WORK REQUEST: Give again, word for word, every line below from the one that has "met5 | - | 0 | 0" through the one that has "[per-stage QoR]", both included, and no others.

(Stored data entries)
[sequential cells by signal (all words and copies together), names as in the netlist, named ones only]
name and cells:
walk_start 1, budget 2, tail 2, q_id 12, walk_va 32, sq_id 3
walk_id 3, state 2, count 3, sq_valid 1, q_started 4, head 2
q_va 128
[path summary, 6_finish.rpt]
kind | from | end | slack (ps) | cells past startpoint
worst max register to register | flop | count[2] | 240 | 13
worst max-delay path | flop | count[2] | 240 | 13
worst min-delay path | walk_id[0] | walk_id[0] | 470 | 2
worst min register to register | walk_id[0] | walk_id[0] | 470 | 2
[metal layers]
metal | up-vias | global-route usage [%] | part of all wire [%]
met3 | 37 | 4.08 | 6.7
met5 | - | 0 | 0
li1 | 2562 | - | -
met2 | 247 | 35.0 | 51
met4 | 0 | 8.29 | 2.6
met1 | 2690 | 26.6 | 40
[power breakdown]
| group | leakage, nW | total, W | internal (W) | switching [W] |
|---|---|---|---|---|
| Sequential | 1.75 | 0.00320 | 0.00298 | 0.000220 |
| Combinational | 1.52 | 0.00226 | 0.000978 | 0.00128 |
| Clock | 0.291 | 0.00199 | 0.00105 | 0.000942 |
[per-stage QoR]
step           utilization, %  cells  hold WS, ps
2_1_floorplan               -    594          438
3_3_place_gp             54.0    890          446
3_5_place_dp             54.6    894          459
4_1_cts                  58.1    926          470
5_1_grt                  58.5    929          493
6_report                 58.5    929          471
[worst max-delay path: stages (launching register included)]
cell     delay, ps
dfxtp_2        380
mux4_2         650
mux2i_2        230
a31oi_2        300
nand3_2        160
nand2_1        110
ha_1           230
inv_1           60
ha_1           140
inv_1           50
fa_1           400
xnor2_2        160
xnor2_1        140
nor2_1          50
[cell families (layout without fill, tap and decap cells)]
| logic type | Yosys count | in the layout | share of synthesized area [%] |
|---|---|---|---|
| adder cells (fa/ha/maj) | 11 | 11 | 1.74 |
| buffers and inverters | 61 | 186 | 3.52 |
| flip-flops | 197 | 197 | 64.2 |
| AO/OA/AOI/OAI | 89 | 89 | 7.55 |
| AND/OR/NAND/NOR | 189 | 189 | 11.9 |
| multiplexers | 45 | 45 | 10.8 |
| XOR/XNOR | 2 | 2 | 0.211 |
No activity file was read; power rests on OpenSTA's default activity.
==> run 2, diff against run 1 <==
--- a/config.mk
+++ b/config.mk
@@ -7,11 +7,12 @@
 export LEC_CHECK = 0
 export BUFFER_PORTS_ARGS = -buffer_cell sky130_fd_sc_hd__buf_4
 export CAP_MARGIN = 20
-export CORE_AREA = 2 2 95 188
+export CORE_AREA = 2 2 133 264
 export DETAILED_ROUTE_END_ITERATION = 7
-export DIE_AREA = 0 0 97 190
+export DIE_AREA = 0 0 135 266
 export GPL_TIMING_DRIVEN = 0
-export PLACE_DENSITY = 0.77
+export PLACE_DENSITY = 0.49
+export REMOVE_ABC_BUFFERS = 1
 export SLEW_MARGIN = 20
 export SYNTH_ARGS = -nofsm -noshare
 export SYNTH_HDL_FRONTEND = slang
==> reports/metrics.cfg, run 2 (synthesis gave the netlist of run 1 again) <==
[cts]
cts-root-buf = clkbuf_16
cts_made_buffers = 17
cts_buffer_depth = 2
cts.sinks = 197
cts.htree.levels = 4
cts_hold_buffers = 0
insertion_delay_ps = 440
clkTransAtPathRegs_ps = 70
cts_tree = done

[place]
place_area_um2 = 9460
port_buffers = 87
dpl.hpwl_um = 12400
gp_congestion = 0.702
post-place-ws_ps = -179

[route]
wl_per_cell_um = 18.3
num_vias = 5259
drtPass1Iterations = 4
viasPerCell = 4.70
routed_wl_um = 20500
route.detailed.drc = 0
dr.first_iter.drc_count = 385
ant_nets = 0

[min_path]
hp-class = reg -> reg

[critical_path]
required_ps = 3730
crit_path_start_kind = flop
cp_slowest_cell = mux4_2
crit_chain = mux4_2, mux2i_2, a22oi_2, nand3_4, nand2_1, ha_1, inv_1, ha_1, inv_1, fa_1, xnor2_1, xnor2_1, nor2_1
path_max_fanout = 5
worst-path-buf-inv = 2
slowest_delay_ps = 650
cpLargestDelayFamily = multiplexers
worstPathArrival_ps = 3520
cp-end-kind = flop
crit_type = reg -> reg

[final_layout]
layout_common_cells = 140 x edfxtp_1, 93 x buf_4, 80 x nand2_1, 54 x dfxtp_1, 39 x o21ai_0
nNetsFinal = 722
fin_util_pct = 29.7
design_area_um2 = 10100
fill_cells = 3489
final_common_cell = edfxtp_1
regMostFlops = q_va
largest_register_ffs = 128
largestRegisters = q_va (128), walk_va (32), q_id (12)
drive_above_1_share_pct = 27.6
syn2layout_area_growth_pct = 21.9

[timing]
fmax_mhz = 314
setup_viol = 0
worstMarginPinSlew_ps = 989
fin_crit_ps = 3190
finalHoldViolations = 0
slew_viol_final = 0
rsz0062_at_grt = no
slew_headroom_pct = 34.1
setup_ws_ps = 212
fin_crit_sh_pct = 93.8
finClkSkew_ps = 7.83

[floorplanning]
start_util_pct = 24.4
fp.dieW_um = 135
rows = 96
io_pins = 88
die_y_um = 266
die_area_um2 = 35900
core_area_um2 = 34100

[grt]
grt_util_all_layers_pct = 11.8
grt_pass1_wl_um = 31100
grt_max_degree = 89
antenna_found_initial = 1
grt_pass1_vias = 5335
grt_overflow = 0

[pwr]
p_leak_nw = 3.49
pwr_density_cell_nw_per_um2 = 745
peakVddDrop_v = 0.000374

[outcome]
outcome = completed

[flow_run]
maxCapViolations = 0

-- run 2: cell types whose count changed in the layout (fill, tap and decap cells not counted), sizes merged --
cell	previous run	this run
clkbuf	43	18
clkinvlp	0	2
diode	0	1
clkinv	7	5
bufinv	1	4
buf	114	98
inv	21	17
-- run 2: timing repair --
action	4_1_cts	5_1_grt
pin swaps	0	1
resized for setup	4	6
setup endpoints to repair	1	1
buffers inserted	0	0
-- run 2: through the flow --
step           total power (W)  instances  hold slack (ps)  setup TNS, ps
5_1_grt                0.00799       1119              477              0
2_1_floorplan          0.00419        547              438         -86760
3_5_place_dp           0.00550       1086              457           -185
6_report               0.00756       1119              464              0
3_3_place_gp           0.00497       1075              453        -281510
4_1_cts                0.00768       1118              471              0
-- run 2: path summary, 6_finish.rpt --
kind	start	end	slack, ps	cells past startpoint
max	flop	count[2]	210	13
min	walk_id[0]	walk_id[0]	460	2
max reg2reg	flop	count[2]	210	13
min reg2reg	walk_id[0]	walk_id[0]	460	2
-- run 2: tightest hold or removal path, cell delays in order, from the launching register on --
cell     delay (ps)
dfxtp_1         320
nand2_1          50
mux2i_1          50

PROBLEM SOLUTION:
met5 | - | 0 | 0
li1 | 2562 | - | -
met2 | 247 | 35.0 | 51
met4 | 0 | 8.29 | 2.6
met1 | 2690 | 26.6 | 40
[power breakdown]
| group | leakage, nW | total, W | internal (W) | switching [W] |
|---|---|---|---|---|
| Sequential | 1.75 | 0.00320 | 0.00298 | 0.000220 |
| Combinational | 1.52 | 0.00226 | 0.000978 | 0.00128 |
| Clock | 0.291 | 0.00199 | 0.00105 | 0.000942 |
[per-stage QoR]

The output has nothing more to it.